'''
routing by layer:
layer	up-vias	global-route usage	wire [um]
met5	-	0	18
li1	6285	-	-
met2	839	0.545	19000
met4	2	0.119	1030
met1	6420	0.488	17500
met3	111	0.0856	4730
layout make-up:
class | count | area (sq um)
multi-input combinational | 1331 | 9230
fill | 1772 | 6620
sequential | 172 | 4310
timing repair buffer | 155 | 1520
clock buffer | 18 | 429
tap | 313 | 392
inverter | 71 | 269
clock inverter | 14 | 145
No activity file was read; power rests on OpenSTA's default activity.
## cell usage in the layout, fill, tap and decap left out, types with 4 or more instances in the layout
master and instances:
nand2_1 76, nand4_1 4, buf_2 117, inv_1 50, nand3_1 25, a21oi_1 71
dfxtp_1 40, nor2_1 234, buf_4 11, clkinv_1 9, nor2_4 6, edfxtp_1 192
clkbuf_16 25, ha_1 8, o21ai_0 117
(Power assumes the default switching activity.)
'''
'''
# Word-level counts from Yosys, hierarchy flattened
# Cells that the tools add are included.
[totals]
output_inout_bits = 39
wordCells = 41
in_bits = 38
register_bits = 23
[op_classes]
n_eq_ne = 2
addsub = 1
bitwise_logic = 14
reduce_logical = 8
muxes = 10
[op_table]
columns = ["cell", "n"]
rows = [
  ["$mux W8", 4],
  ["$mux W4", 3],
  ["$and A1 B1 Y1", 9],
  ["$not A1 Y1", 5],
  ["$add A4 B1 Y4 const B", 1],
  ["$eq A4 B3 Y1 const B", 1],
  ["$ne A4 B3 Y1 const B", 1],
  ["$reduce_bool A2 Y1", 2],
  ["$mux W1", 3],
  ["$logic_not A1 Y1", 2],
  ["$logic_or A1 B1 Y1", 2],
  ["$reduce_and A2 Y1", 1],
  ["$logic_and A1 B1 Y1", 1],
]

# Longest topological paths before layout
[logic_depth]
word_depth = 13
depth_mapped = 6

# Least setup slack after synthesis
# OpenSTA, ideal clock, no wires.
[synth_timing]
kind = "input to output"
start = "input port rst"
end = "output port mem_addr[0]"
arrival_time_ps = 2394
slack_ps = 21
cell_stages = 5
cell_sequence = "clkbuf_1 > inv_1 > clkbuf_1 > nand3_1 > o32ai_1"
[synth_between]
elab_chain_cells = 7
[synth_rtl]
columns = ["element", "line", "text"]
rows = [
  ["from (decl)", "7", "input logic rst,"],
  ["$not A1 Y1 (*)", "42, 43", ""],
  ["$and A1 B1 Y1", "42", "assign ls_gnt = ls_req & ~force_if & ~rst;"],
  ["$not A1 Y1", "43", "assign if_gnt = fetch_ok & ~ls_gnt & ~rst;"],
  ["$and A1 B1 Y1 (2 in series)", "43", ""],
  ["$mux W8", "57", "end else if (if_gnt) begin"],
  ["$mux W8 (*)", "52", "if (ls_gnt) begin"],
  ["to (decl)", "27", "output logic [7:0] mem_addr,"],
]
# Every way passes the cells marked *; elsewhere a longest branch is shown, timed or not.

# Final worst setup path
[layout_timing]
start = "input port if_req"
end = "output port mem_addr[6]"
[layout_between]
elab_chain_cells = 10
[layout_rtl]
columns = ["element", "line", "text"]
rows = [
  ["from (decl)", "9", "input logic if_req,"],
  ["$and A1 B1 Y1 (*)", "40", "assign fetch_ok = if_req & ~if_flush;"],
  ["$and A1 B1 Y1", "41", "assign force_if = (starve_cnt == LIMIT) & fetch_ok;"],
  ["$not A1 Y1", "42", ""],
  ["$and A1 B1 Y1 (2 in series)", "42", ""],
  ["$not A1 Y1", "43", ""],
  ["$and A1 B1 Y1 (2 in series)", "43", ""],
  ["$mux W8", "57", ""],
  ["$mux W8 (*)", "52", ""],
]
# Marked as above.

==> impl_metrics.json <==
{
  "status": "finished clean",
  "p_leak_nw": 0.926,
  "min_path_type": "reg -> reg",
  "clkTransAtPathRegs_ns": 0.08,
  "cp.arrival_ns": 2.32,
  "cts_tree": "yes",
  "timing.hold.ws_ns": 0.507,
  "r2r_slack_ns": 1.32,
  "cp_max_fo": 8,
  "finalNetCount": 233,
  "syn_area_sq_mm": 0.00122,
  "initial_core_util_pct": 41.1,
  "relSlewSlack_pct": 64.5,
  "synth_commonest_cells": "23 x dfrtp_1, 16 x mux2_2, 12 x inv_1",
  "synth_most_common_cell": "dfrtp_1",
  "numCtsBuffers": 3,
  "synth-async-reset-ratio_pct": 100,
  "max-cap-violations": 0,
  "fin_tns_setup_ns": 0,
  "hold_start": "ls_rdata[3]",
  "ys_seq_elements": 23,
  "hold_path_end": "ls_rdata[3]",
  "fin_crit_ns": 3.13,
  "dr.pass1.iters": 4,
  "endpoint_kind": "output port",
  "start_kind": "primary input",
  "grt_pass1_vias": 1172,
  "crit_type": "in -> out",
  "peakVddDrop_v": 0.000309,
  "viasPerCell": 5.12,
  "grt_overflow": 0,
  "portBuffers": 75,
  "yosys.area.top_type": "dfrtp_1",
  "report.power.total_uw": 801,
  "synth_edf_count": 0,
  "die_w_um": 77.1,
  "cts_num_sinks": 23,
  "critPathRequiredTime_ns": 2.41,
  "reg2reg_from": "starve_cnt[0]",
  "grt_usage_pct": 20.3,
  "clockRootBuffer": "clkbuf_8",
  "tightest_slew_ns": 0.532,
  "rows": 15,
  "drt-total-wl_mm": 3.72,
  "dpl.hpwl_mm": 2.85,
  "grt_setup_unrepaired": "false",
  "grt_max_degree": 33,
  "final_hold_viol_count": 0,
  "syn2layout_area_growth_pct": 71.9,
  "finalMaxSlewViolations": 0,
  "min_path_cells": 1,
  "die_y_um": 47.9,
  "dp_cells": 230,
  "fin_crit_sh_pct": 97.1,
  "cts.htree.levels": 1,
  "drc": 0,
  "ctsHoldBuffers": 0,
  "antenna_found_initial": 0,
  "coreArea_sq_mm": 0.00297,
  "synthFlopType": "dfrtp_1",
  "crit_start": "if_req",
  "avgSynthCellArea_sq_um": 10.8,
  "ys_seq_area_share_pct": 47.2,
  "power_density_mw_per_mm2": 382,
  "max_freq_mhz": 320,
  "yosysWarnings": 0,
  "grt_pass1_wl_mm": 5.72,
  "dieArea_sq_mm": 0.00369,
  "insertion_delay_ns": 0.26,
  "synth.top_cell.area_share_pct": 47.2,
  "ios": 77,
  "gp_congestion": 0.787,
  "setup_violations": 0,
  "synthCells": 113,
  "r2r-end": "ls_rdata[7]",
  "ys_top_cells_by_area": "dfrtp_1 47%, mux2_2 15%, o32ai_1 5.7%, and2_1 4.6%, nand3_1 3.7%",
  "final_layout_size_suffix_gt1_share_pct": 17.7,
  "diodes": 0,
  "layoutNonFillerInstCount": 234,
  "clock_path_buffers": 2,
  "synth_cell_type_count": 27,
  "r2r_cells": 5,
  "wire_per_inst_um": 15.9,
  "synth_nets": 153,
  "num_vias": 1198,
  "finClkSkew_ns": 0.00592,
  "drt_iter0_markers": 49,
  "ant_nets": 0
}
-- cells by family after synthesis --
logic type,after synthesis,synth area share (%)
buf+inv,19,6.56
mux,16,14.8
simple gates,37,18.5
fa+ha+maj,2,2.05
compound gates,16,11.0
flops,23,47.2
'''
'''
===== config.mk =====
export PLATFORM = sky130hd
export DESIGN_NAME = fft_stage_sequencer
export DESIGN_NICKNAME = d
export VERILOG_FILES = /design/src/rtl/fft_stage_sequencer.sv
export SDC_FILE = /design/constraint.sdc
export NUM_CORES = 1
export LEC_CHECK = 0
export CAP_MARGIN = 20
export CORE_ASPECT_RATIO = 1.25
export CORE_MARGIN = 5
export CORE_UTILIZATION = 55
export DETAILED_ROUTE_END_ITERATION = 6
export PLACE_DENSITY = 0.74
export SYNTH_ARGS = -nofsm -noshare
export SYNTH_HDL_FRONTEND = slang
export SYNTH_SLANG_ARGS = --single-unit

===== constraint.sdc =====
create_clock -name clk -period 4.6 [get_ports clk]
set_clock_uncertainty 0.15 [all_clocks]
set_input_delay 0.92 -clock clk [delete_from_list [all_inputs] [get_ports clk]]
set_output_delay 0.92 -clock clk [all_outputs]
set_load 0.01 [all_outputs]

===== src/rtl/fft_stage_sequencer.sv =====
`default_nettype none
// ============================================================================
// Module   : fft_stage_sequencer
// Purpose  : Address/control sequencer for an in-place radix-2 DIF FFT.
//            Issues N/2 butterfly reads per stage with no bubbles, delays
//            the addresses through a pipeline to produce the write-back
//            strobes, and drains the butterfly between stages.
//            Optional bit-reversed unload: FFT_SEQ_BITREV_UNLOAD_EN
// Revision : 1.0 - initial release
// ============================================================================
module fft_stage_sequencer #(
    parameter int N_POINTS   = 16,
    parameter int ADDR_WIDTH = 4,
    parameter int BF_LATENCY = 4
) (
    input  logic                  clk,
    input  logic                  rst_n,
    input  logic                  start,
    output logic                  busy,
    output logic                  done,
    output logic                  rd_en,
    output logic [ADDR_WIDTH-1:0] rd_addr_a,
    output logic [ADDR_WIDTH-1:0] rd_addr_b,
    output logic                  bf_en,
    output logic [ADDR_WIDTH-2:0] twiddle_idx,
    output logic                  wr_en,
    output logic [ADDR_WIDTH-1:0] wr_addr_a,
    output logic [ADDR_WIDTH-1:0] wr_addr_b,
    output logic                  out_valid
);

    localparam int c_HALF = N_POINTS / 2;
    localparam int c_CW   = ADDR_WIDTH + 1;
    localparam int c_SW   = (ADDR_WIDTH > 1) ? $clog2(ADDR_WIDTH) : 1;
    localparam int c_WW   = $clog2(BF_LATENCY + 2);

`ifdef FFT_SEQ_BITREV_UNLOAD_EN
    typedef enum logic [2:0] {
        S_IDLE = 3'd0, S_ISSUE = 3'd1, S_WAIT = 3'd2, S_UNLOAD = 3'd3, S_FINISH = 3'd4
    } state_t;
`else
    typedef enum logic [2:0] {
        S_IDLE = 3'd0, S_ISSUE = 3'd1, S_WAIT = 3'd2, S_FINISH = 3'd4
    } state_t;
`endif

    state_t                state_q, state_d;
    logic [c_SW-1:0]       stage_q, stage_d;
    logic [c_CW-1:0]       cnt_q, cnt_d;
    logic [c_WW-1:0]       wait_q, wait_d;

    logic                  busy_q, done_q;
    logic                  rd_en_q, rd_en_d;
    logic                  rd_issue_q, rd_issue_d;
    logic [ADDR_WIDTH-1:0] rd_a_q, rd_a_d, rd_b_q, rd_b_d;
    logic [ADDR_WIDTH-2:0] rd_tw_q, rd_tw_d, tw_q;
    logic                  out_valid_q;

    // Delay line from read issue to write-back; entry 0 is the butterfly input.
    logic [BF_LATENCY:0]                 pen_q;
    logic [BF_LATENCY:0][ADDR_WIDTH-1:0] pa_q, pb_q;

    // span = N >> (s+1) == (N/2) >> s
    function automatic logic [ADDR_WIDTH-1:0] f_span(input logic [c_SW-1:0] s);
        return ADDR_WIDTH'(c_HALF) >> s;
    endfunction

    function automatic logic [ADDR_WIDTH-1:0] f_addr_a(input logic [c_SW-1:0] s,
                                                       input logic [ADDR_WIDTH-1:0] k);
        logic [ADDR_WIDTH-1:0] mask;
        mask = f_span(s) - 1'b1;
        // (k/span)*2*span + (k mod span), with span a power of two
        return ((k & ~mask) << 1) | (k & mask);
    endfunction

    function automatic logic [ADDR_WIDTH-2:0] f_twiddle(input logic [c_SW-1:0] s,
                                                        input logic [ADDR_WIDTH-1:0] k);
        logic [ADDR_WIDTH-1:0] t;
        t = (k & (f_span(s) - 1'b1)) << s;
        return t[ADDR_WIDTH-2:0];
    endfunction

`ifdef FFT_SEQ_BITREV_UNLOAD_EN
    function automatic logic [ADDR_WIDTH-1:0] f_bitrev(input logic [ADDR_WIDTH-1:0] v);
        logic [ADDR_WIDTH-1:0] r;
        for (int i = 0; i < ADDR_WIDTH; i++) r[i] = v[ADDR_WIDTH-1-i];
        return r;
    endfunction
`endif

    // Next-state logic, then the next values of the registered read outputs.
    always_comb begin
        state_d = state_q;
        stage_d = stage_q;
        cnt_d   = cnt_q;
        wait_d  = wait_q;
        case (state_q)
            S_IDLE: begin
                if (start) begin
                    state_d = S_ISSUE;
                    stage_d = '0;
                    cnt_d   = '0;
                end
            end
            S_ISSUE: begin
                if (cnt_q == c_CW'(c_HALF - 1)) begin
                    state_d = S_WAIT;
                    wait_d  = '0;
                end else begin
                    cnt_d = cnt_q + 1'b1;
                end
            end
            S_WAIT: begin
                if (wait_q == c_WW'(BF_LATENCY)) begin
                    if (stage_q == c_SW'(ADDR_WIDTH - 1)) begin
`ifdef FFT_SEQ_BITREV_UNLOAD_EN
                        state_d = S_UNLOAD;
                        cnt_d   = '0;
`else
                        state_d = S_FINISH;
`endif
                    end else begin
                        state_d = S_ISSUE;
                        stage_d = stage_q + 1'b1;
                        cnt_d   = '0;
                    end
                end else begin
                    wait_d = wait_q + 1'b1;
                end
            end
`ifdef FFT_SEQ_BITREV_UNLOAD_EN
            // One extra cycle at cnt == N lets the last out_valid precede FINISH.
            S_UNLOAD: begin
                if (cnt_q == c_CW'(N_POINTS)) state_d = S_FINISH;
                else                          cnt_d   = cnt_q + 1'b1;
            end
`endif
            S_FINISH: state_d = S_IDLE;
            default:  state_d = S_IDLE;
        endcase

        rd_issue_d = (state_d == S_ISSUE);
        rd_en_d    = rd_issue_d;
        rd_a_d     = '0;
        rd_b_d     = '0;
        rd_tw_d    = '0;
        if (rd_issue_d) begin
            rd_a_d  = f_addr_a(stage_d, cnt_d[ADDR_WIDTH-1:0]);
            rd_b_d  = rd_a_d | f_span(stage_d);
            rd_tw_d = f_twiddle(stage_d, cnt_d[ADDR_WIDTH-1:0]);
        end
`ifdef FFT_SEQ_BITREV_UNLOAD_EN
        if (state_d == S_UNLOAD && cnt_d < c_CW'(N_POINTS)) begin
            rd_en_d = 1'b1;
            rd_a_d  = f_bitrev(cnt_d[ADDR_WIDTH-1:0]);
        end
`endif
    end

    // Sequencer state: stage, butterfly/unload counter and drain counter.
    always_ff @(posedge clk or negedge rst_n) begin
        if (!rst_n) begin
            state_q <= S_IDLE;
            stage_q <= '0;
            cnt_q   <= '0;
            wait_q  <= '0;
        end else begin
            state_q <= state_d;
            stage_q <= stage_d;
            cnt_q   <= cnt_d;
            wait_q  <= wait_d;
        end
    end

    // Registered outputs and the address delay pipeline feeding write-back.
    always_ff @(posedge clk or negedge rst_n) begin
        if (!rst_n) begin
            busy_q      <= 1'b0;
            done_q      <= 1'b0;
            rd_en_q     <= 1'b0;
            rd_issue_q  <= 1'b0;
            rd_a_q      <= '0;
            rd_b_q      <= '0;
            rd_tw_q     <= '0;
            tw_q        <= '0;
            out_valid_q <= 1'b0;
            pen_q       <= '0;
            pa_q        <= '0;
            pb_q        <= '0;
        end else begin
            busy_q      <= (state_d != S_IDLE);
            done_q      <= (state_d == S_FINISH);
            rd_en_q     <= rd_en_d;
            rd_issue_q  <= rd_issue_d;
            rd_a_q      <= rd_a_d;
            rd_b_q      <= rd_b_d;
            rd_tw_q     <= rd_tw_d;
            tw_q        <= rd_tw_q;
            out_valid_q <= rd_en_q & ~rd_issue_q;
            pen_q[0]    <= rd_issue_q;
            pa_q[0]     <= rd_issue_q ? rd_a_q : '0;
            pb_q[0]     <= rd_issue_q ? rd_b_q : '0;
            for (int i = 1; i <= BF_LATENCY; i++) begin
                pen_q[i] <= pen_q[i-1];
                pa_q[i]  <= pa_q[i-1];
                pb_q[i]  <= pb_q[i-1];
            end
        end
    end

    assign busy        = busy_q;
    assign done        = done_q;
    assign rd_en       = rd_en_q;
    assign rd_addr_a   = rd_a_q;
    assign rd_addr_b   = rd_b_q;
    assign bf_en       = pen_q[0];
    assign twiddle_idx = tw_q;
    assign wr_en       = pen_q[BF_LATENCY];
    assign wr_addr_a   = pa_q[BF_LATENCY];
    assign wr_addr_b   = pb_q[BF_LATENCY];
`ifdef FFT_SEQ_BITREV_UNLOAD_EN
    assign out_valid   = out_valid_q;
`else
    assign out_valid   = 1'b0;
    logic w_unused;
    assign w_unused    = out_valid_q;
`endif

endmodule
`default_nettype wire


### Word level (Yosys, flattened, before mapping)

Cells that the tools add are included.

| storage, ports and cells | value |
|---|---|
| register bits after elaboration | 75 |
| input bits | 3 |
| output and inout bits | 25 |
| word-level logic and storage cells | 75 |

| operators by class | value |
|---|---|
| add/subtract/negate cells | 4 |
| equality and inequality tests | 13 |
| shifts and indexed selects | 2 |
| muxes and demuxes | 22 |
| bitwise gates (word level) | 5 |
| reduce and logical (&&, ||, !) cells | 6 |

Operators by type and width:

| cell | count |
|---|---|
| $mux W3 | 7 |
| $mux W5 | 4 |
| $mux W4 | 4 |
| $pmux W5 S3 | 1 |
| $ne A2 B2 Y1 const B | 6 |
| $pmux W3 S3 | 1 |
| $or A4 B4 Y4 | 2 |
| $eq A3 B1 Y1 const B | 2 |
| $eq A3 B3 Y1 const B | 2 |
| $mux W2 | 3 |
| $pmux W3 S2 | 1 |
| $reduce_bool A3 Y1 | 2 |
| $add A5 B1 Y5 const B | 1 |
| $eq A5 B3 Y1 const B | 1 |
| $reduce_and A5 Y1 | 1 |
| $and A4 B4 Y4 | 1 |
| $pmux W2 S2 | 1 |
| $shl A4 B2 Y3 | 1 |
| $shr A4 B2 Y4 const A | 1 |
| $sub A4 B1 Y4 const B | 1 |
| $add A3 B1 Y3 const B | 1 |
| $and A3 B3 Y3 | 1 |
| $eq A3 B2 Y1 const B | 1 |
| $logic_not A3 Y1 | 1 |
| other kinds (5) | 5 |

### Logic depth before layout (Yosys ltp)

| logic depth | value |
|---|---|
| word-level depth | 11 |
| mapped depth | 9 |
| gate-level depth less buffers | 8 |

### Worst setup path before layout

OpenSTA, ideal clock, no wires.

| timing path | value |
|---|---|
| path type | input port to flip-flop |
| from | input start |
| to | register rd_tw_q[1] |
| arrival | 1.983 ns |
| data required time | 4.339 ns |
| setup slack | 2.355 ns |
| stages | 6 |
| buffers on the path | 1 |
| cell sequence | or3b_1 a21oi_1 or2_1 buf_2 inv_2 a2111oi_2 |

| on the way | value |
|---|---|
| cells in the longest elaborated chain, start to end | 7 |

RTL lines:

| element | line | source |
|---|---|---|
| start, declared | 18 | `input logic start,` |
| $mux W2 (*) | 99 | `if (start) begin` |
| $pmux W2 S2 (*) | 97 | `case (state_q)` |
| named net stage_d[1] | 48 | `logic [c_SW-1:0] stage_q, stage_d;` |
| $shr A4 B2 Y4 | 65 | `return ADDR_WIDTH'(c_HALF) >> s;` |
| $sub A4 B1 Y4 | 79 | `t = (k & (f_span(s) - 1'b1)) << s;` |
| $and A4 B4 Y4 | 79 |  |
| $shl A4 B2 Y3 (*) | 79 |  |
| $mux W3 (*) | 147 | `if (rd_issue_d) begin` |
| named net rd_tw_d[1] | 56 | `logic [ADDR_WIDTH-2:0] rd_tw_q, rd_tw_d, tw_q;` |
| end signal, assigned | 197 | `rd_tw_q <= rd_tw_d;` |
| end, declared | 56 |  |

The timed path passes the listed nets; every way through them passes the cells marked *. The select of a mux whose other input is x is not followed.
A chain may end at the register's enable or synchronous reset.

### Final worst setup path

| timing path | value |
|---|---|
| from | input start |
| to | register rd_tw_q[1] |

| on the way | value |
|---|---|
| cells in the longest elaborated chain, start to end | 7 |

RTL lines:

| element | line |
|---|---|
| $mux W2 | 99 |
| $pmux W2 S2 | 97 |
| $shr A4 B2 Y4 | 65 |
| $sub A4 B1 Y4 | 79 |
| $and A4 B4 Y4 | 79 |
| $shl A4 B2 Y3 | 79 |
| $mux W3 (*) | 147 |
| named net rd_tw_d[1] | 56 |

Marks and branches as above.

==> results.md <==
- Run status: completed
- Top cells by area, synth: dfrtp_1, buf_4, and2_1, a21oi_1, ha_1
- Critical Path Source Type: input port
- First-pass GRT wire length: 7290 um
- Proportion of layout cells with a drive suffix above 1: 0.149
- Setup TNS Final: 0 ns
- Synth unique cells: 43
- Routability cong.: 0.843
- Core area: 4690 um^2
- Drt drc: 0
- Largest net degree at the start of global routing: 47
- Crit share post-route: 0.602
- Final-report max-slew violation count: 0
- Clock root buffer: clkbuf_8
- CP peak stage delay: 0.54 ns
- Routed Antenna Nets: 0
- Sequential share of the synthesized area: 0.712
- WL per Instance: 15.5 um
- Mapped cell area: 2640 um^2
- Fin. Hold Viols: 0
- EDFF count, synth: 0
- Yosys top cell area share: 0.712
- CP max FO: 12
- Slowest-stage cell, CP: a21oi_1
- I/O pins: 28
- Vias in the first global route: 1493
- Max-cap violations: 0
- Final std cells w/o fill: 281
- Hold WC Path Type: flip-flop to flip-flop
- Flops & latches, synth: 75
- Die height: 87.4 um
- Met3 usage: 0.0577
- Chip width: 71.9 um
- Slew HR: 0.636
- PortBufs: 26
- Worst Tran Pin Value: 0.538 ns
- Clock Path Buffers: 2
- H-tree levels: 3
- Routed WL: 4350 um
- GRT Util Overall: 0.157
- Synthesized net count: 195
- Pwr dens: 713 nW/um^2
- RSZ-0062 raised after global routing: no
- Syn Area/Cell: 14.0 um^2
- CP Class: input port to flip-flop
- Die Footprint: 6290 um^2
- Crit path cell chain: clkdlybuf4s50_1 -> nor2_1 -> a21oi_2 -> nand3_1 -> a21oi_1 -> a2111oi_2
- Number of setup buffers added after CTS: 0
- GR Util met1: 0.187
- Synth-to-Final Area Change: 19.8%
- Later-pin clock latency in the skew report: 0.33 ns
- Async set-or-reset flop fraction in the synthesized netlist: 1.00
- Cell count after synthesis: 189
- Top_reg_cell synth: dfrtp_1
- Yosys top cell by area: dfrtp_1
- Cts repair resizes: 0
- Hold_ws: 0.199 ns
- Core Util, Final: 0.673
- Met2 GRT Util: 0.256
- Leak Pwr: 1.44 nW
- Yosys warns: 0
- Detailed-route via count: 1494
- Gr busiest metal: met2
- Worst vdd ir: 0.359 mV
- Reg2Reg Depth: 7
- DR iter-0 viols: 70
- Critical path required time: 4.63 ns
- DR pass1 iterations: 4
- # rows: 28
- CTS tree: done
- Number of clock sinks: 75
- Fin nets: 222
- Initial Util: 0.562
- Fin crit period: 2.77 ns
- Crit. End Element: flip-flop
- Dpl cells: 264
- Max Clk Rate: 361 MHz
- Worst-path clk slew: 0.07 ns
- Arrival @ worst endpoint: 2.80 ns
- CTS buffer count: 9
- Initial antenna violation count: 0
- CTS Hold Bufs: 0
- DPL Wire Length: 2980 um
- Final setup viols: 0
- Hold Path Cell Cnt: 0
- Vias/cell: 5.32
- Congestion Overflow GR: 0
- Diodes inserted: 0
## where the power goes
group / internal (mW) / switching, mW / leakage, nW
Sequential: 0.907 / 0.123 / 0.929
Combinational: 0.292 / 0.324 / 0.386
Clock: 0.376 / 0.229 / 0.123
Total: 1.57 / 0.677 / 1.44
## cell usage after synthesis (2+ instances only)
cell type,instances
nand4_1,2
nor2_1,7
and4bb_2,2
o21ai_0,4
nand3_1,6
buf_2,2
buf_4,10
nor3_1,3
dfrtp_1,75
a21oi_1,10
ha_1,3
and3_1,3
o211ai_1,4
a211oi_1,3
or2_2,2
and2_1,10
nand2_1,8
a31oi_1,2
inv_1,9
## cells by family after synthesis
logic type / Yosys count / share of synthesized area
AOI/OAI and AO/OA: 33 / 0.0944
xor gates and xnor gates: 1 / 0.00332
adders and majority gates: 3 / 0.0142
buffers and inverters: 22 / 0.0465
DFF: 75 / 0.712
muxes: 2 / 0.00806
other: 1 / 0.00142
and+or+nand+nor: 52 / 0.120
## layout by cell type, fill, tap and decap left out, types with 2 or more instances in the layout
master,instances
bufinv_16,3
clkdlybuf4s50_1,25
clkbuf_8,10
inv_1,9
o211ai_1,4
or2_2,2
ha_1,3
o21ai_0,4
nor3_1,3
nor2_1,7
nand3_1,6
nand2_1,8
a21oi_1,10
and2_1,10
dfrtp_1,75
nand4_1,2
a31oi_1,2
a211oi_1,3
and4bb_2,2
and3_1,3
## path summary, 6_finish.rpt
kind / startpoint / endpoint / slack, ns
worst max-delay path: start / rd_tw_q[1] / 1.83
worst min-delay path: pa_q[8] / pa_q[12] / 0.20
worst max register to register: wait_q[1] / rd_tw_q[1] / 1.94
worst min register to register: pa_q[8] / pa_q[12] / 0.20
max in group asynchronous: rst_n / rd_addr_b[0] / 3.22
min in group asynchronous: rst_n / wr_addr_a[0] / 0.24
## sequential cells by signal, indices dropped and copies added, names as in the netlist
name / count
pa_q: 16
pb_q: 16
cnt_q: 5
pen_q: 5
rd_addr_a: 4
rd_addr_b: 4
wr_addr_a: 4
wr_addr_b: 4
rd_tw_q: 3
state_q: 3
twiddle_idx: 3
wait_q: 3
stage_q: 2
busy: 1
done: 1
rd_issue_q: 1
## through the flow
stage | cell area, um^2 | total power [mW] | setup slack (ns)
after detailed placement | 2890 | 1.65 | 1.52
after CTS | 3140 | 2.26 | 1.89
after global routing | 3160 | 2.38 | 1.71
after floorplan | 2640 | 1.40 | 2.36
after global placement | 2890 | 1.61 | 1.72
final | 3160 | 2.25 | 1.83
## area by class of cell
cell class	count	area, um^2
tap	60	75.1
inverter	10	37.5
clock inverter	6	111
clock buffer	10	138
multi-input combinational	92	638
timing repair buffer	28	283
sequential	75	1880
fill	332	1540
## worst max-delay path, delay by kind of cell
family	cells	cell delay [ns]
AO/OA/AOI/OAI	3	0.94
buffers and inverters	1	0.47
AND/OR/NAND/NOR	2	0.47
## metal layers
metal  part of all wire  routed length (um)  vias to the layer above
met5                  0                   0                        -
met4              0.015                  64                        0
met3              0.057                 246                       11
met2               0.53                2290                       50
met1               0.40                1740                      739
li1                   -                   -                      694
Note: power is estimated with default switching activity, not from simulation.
'''
Would you quote everything above from the line containing "in_bits = 38" down to the line containing "ls_gnt = ls_req"? Include both of those lines and nothing else.

§ Output of the exercise
in_bits = 38
register_bits = 23
[op_classes]
n_eq_ne = 2
addsub = 1
bitwise_logic = 14
reduce_logical = 8
muxes = 10
[op_table]
columns = ["cell", "n"]
rows = [
  ["$mux W8", 4],
  ["$mux W4", 3],
  ["$and A1 B1 Y1", 9],
  ["$not A1 Y1", 5],
  ["$add A4 B1 Y4 const B", 1],
  ["$eq A4 B3 Y1 const B", 1],
  ["$ne A4 B3 Y1 const B", 1],
  ["$reduce_bool A2 Y1", 2],
  ["$mux W1", 3],
  ["$logic_not A1 Y1", 2],
  ["$logic_or A1 B1 Y1", 2],
  ["$reduce_and A2 Y1", 1],
  ["$logic_and A1 B1 Y1", 1],
]

# Longest topological paths before layout
[logic_depth]
word_depth = 13
depth_mapped = 6

# Least setup slack after synthesis
# OpenSTA, ideal clock, no wires.
[synth_timing]
kind = "input to output"
start = "input port rst"
end = "output port mem_addr[0]"
arrival_time_ps = 2394
slack_ps = 21
cell_stages = 5
cell_sequence = "clkbuf_1 > inv_1 > clkbuf_1 > nand3_1 > o32ai_1"
[synth_between]
elab_chain_cells = 7
[synth_rtl]
columns = ["element", "line", "text"]
rows = [
  ["from (decl)", "7", "input logic rst,"],
  ["$not A1 Y1 (*)", "42, 43", ""],
  ["$and A1 B1 Y1", "42", "assign ls_gnt = ls_req & ~force_if & ~rst;"],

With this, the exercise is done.